What you have to do → Please retype the material beneath this task exactly, starting with its first line and finishing with the line containing "## worst paths after layout".

:: Data ::

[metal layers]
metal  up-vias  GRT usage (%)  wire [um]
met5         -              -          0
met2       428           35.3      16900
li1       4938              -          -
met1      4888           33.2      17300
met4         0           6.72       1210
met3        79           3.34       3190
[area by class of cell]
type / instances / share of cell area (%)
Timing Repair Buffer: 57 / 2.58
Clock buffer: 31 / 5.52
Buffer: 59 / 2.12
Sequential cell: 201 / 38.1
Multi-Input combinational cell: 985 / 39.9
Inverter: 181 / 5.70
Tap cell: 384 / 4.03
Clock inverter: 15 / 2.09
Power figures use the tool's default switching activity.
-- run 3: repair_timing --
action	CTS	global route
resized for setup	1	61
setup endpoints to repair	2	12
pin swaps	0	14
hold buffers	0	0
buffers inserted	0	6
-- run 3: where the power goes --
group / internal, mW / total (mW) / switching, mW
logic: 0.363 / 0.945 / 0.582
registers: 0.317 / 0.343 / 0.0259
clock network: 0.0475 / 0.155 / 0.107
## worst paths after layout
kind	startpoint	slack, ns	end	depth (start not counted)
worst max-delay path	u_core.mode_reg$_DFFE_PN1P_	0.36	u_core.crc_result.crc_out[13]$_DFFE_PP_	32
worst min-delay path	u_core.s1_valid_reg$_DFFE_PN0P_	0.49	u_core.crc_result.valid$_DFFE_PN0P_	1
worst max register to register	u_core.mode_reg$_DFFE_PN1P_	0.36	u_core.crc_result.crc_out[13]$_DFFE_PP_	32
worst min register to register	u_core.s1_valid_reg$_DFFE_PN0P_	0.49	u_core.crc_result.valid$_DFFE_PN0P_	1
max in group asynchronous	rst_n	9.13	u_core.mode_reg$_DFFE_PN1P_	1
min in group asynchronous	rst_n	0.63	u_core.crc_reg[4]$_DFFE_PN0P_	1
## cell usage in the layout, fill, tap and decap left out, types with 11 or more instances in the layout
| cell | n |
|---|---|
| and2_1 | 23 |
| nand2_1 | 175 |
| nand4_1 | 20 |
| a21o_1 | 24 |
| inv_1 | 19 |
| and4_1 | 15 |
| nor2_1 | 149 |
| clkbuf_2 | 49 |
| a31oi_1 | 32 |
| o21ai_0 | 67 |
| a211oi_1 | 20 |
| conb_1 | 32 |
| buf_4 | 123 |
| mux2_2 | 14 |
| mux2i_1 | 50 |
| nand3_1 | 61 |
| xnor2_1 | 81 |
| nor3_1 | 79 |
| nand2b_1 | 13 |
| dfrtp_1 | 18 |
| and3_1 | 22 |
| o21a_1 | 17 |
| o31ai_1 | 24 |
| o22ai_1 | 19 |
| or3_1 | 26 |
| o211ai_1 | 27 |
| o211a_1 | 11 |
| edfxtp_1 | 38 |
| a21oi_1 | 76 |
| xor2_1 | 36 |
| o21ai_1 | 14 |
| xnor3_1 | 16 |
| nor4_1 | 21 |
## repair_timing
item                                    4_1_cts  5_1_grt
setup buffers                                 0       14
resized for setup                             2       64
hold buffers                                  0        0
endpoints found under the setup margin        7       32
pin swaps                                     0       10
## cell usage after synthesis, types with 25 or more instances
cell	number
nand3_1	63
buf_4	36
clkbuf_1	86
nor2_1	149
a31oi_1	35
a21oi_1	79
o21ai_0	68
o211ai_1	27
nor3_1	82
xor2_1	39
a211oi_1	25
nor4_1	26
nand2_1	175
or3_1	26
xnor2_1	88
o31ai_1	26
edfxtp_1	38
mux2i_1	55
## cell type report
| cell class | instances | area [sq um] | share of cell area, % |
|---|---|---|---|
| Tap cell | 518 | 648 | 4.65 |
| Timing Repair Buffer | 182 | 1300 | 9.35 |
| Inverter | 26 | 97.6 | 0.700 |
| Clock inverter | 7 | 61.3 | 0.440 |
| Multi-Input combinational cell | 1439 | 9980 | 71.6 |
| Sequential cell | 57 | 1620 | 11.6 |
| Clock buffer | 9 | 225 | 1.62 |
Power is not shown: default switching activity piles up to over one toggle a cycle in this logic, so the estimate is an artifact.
`config.mk`:
```
export PLATFORM = sky130hd
export DESIGN_NAME = i2c_master_transfer_sequencer
export DESIGN_NICKNAME = d
export VERILOG_FILES = /design/src/rtl/i2cmts_pkg.sv /design/src/rtl/i2c_master_transfer_sequencer.sv /design/src/rtl/i2cmts_front.sv /design/src/rtl/i2cmts_queue.sv /design/src/rtl/i2cmts_back.sv
export SDC_FILE = /design/constraint.sdc
export NUM_CORES = 1
export LEC_CHECK = 0
export CAP_MARGIN = 20
export CORE_MARGIN = 4
export CORE_UTILIZATION = 60
export DETAILED_ROUTE_END_ITERATION = 8
export DONT_BUFFER_PORTS = 1
export PLACE_DENSITY = 0.82
export SETUP_SLACK_MARGIN = 0.2
export SKIP_LAST_GASP = 1
export SYNTH_ARGS = -nofsm -noshare
export SYNTH_HDL_FRONTEND = slang
export SYNTH_SLANG_ARGS = --single-unit
```
`constraint.sdc`:
```
create_clock -name clk -period 5 [get_ports clk]
set_input_delay 0.75 -clock clk [delete_from_list [all_inputs] [get_ports clk]]
set_output_delay 0.75 -clock clk [all_outputs]
set_load 0.05 [all_outputs]
```
`src/rtl/i2cmts_pkg.sv`:
```
// Package for the I2C master transfer sequencer.
// Holds the item kind, phase, status and completion codes and the command and result types.
// No dependencies.
package i2cmts_pkg;

  localparam logic [1:0] MODE_START_WR = 2'd0;
  localparam logic [1:0] MODE_START_RD = 2'd1;
  localparam logic [1:0] MODE_EVENT    = 2'd2;
  localparam logic [1:0] MODE_NONE     = 2'd3;

  localparam logic [1:0] PHASE_READY = 2'd0;
  localparam logic [1:0] PHASE_TX    = 2'd1;
  localparam logic [1:0] PHASE_RX    = 2'd2;

  localparam logic [1:0] STATUS_OK   = 2'd0;
  localparam logic [1:0] STATUS_ZERO = 2'd1;
  localparam logic [1:0] STATUS_BUSY = 2'd2;

  localparam logic [1:0] CMPL_NONE = 2'd0;
  localparam logic [1:0] CMPL_TX   = 2'd1;
  localparam logic [1:0] CMPL_RX   = 2'd2;

  localparam int unsigned IN_DATA_W  = 48;
  localparam int unsigned OUT_DATA_W = 32;

  typedef struct packed {
    logic [1:0] kind;
    logic       zero_len;
    logic [6:0] slave_address;
    logic       repeated_start;
    logic       sb;
    logic       adf;
    logic       btf;
    logic       txe;
    logic       rxne;
    logic [7:0] rx_data;
    logic [7:0] tx_data;
  } cmd_t;

  typedef struct packed {
    logic [1:0] completion;
    logic [7:0] rx_value;
    logic       rx_valid;
    logic       ack_level;
    logic       clear_address_flag;
    logic       tx_taken;
    logic [7:0] data_write_value;
    logic       data_write_valid;
    logic       stop_request;
    logic       start_request;
    logic [1:0] status;
  } res_t;

  typedef struct packed {
    logic full;
    logic empty;
  } q_stat_t;

  typedef struct packed {
    logic busy;
    logic events_enabled;
  } bk_stat_t;

endpackage

```
`src/rtl/i2c_master_transfer_sequencer.sv`:
```
// I2C master transfer sequencer: front end, two-entry queue, back end with result register.
// Each item passes through the queue, and its result is held in the result register until out_tready takes it.
// Throughput: one item per cycle while the result register is empty or out_tready is high.
// Reset: rst_n is synchronous and active low; it empties the queue and the output register,
// sets the phase to ready, clears counters and sets ACK and the ACK default to 1.
module i2c_master_transfer_sequencer #(
  parameter int unsigned LENGTH_BITS = 16
) (
  input  logic        clk,
  input  logic        rst_n,
  // in_tdata, from bit 0: slave_address[6:0], transfer_length[15:0], repeated_start,
  // flag_start_sent, flag_address_done, flag_byte_finished, flag_tx_empty,
  // flag_rx_not_empty, rx_data[7:0], tx_data[7:0], zero fill.
  input  logic [47:0] in_tdata,
  // in_tuser, from bit 0: mode[1:0].
  input  logic [1:0]  in_tuser,
  input  logic        in_tvalid,
  output logic        in_tready,
  // out_tdata, from bit 0: status[1:0], start_request, stop_request, data_write_valid,
  // data_write_value[7:0], tx_taken, clear_address_flag, ack_level, rx_valid,
  // rx_value[7:0], completion[1:0], zero fill.
  output logic [31:0] out_tdata,
  output logic        out_tvalid,
  input  logic        out_tready,
  input  logic        cfg_wr_en,
  input  logic        cfg_wr_data
);

  localparam int unsigned QW = $bits(i2cmts_pkg::cmd_t) + LENGTH_BITS;

  i2cmts_pkg::cmd_t     f_cmd, q_cmd;
  logic [LENGTH_BITS-1:0] f_len, q_len;
  logic [QW-1:0]        q_out;
  logic                 push, pop;
  i2cmts_pkg::q_stat_t  q_stat;
  i2cmts_pkg::bk_stat_t bk_stat;

  assign in_tready = !q_stat.full;
  assign push      = in_tvalid && in_tready;
  assign q_cmd     = q_out[QW-1:LENGTH_BITS];
  assign q_len     = q_out[LENGTH_BITS-1:0];

  i2cmts_front #(.LENGTH_BITS(LENGTH_BITS)) u_front (
    .in_tdata (in_tdata),
    .in_tuser (in_tuser),
    .cmd      (f_cmd),
    .len      (f_len)
  );

  i2cmts_queue #(.WIDTH(QW)) u_queue (
    .clk       (clk),
    .rst_n     (rst_n),
    .push      (push),
    .push_data ({f_cmd, f_len}),
    .pop       (pop),
    .pop_data  (q_out),
    .stat      (q_stat)
  );

  i2cmts_back #(.LENGTH_BITS(LENGTH_BITS)) u_back (
    .clk         (clk),
    .rst_n       (rst_n),
    .cfg_wr_en   (cfg_wr_en),
    .cfg_wr_data (cfg_wr_data),
    .q_valid     (!q_stat.empty),
    .q_cmd       (q_cmd),
    .q_len       (q_len),
    .q_pop       (pop),
    .out_tvalid  (out_tvalid),
    .out_tready  (out_tready),
    .out_tdata   (out_tdata),
    .stat        (bk_stat)
  );

`ifndef ASSERT_OFF
  a_events_match_phase: assert property (@(posedge clk) disable iff (!rst_n)
    bk_stat.events_enabled == bk_stat.busy)
    else $error("events enabled outside an active transfer");

  a_pop_not_empty: assert property (@(posedge clk) disable iff (!rst_n)
    pop |-> !q_stat.empty)
    else $error("queue popped while empty");

  a_queue_not_both: assert property (@(posedge clk) disable iff (!rst_n)
    !(q_stat.full && q_stat.empty))
    else $error("queue reports full and empty");

  a_push_drains: assert property (@(posedge clk) disable iff (!rst_n)
    (q_stat.full && !out_tvalid) |=> !q_stat.full)
    else $error("queue stays full with the output free");
`endif

endmodule

```
`src/rtl/i2cmts_front.sv`:
```
// Front end of the I2C master transfer sequencer: unpacks and classifies input items.
// Depends on i2cmts_pkg.
module i2cmts_front #(
  parameter int unsigned LENGTH_BITS = 16
) (
  input  logic [i2cmts_pkg::IN_DATA_W-1:0] in_tdata,
  input  logic [1:0]                       in_tuser,
  output i2cmts_pkg::cmd_t                 cmd,
  output logic [LENGTH_BITS-1:0]           len
);

  logic [15:0] raw_len;

  always_comb begin
    raw_len            = in_tdata[22:7];
    len                = LENGTH_BITS'({16'd0, raw_len});
    cmd.zero_len       = (len == '0);
    cmd.slave_address  = in_tdata[6:0];
    cmd.repeated_start = in_tdata[23];
    cmd.sb             = in_tdata[24];
    cmd.adf            = in_tdata[25];
    cmd.btf            = in_tdata[26];
    cmd.txe            = in_tdata[27];
    cmd.rxne           = in_tdata[28];
    cmd.rx_data        = in_tdata[36:29];
    cmd.tx_data        = in_tdata[44:37];
    unique case (in_tuser)
      i2cmts_pkg::MODE_START_WR: cmd.kind = i2cmts_pkg::MODE_START_WR;
      i2cmts_pkg::MODE_START_RD: cmd.kind = i2cmts_pkg::MODE_START_RD;
      i2cmts_pkg::MODE_EVENT:    cmd.kind = i2cmts_pkg::MODE_EVENT;
      default:                   cmd.kind = i2cmts_pkg::MODE_NONE;
    endcase
  end

endmodule

```
`src/rtl/i2cmts_queue.sv`:
```
// Two-entry queue between the front end and the back end of the sequencer.
// Depends on i2cmts_pkg.
module i2cmts_queue #(
  parameter int unsigned WIDTH = 8
) (
  input  logic                clk,
  input  logic                rst_n,
  input  logic                push,
  input  logic [WIDTH-1:0]    push_data,
  input  logic                pop,
  output logic [WIDTH-1:0]    pop_data,
  output i2cmts_pkg::q_stat_t stat
);

  logic [WIDTH-1:0] mem_r [2];
  logic             wr_ptr_r, wr_ptr_nxt;
  logic             rd_ptr_r, rd_ptr_nxt;
  logic [1:0]       count_r, count_nxt;

  always_comb begin
    stat.full  = (count_r == 2'd2);
    stat.empty = (count_r == 2'd0);
    pop_data   = mem_r[rd_ptr_r];
    wr_ptr_nxt = push ? ~wr_ptr_r : wr_ptr_r;
    rd_ptr_nxt = pop ? ~rd_ptr_r : rd_ptr_r;
    count_nxt  = count_r + {1'b0, push} - {1'b0, pop};
  end

  always_ff @(posedge clk) begin
    if (push) begin
      mem_r[wr_ptr_r] <= push_data;
    end
  end

  always_ff @(posedge clk) begin
    if (!rst_n) begin
      wr_ptr_r <= 1'b0;
      rd_ptr_r <= 1'b0;
      count_r  <= 2'd0;
    end else begin
      wr_ptr_r <= wr_ptr_nxt;
      rd_ptr_r <= rd_ptr_nxt;
      count_r  <= count_nxt;
    end
  end

endmodule

```
`src/rtl/i2cmts_back.sv`:
```
// Back end of the sequencer: holds the transfer state, executes commands, registers results.
// Depends on i2cmts_pkg.
module i2cmts_back #(
  parameter int unsigned LENGTH_BITS = 16
) (
  input  logic                              clk,
  input  logic                              rst_n,
  input  logic                              cfg_wr_en,
  input  logic                              cfg_wr_data,
  input  logic                              q_valid,
  input  i2cmts_pkg::cmd_t                  q_cmd,
  input  logic [LENGTH_BITS-1:0]            q_len,
  output logic                              q_pop,
  output logic                              out_tvalid,
  input  logic                              out_tready,
  output logic [i2cmts_pkg::OUT_DATA_W-1:0] out_tdata,
  output i2cmts_pkg::bk_stat_t              stat
);

  localparam logic [LENGTH_BITS-1:0] LEN_ONE = LENGTH_BITS'(1);
  localparam logic [LENGTH_BITS-1:0] LEN_TWO = LENGTH_BITS'(2);

  logic                   ack_default_r;
  logic [1:0]             phase_r, phase_nxt;
  logic [LENGTH_BITS-1:0] bytes_left_r, bytes_left_nxt;
  logic [LENGTH_BITS-1:0] read_total_r, read_total_nxt;
  logic [6:0]             target_r, target_nxt;
  logic                   skip_stop_r, skip_stop_nxt;
  logic                   ack_bit_r, ack_bit_nxt;
  logic                   events_en_r, events_en_nxt;
  logic                   out_valid_r;
  i2cmts_pkg::res_t       res, res_r;
  logic                   busy;

  assign q_pop      = q_valid && (!out_valid_r || out_tready);
  assign out_tvalid = out_valid_r;
  assign out_tdata  = {{(i2cmts_pkg::OUT_DATA_W - $bits(i2cmts_pkg::res_t)){1'b0}}, res_r};
  assign busy       = (phase_r == i2cmts_pkg::PHASE_TX) || (phase_r == i2cmts_pkg::PHASE_RX);
  assign stat.busy           = busy;
  assign stat.events_enabled = events_en_r;

  always_comb begin
    phase_nxt      = phase_r;
    bytes_left_nxt = bytes_left_r;
    read_total_nxt = read_total_r;
    target_nxt     = target_r;
    skip_stop_nxt  = skip_stop_r;
    ack_bit_nxt    = ack_bit_r;
    events_en_nxt  = events_en_r;
    res            = '0;
    unique case (q_cmd.kind) inside
      i2cmts_pkg::MODE_START_WR, i2cmts_pkg::MODE_START_RD: begin
        if (q_cmd.zero_len) begin
          res.status = i2cmts_pkg::STATUS_ZERO;
        end else if (busy) begin
          res.status = i2cmts_pkg::STATUS_BUSY;
        end else begin
          bytes_left_nxt = q_len;
          if (q_cmd.kind == i2cmts_pkg::MODE_START_RD) begin
            read_total_nxt = q_len;
            phase_nxt      = i2cmts_pkg::PHASE_RX;
          end else begin
            phase_nxt      = i2cmts_pkg::PHASE_TX;
          end
          target_nxt        = q_cmd.slave_address;
          skip_stop_nxt     = q_cmd.repeated_start;
          events_en_nxt     = 1'b1;
          res.start_request = 1'b1;
        end
      end
      i2cmts_pkg::MODE_EVENT: begin
        if (events_en_r) begin
          if (q_cmd.sb && phase_r == i2cmts_pkg::PHASE_TX) begin
            res.data_write_valid = 1'b1;
            res.data_write_value = {target_r, 1'b0};
          end else if (q_cmd.sb && phase_r == i2cmts_pkg::PHASE_RX) begin
            res.data_write_valid = 1'b1;
            res.data_write_value = {target_r, 1'b1};
          end
          if (q_cmd.adf) begin
            if (phase_r == i2cmts_pkg::PHASE_RX && read_total_r == LEN_ONE) begin
              ack_bit_nxt = 1'b0;
            end
            res.clear_address_flag = 1'b1;
          end
          if (q_cmd.btf && q_cmd.txe && phase_r == i2cmts_pkg::PHASE_TX &&
              bytes_left_r == '0) begin
            res.stop_request = !skip_stop_r;
            events_en_nxt    = 1'b0;
            bytes_left_nxt   = '0;
            phase_nxt        = i2cmts_pkg::PHASE_READY;
            res.completion   = i2cmts_pkg::CMPL_TX;
          end
          if (q_cmd.txe && phase_nxt == i2cmts_pkg::PHASE_TX && bytes_left_nxt != '0) begin
            res.data_write_valid = 1'b1;
            res.data_write_value = q_cmd.tx_data;
            res.tx_taken         = 1'b1;
            bytes_left_nxt       = bytes_left_nxt - LEN_ONE;
          end
          if (q_cmd.rxne && phase_nxt == i2cmts_pkg::PHASE_RX) begin
            if (read_total_r != '0) begin
              if (read_total_r != LEN_ONE && bytes_left_nxt == LEN_TWO) begin
                ack_bit_nxt = 1'b0;
              end
              res.rx_valid = 1'b1;
              res.rx_value = q_cmd.rx_data;
              if (bytes_left_nxt != '0) begin
                bytes_left_nxt = bytes_left_nxt - LEN_ONE;
              end
            end
            if (bytes_left_nxt == '0) begin
              res.stop_request = !skip_stop_r;
              events_en_nxt    = 1'b0;
              phase_nxt        = i2cmts_pkg::PHASE_READY;
              if (ack_default_r) begin
                ack_bit_nxt = 1'b1;
              end
              res.completion = i2cmts_pkg::CMPL_RX;
            end
          end
        end
      end
      default: begin
      end
    endcase
    res.ack_level = ack_bit_nxt;
  end

  always_ff @(posedge clk) begin
    if (q_pop) begin
      res_r <= res;
    end
  end

  always_ff @(posedge clk) begin
    if (!rst_n) begin
      ack_default_r <= 1'b1;
      phase_r       <= i2cmts_pkg::PHASE_READY;
      bytes_left_r  <= '0;
      read_total_r  <= '0;
      target_r      <= 7'd0;
      skip_stop_r   <= 1'b0;
      ack_bit_r     <= 1'b1;
      events_en_r   <= 1'b0;
      out_valid_r   <= 1'b0;
    end else begin
      if (cfg_wr_en) begin
        ack_default_r <= cfg_wr_data;
      end
      if (q_pop) begin
        phase_r      <= phase_nxt;
        bytes_left_r <= bytes_left_nxt;
        read_total_r <= read_total_nxt;
        target_r     <= target_nxt;
        skip_stop_r  <= skip_stop_nxt;
        ack_bit_r    <= ack_bit_nxt;
        events_en_r  <= events_en_nxt;
        out_valid_r  <= 1'b1;
      end else if (out_tready) begin
        out_valid_r  <= 1'b0;
      end
    end
  end

endmodule
```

:::

Task answer →
[metal layers]
metal  up-vias  GRT usage (%)  wire [um]
met5         -              -          0
met2       428           35.3      16900
li1       4938              -          -
met1      4888           33.2      17300
met4         0           6.72       1210
met3        79           3.34       3190
[area by class of cell]
type / instances / share of cell area (%)
Timing Repair Buffer: 57 / 2.58
Clock buffer: 31 / 5.52
Buffer: 59 / 2.12
Sequential cell: 201 / 38.1
Multi-Input combinational cell: 985 / 39.9
Inverter: 181 / 5.70
Tap cell: 384 / 4.03
Clock inverter: 15 / 2.09
Power figures use the tool's default switching activity.
-- run 3: repair_timing --
action	CTS	global route
resized for setup	1	61
setup endpoints to repair	2	12
pin swaps	0	14
hold buffers	0	0
buffers inserted	0	6
-- run 3: where the power goes --
group / internal, mW / total (mW) / switching, mW
logic: 0.363 / 0.945 / 0.582
registers: 0.317 / 0.343 / 0.0259
clock network: 0.0475 / 0.155 / 0.107
## worst paths after layout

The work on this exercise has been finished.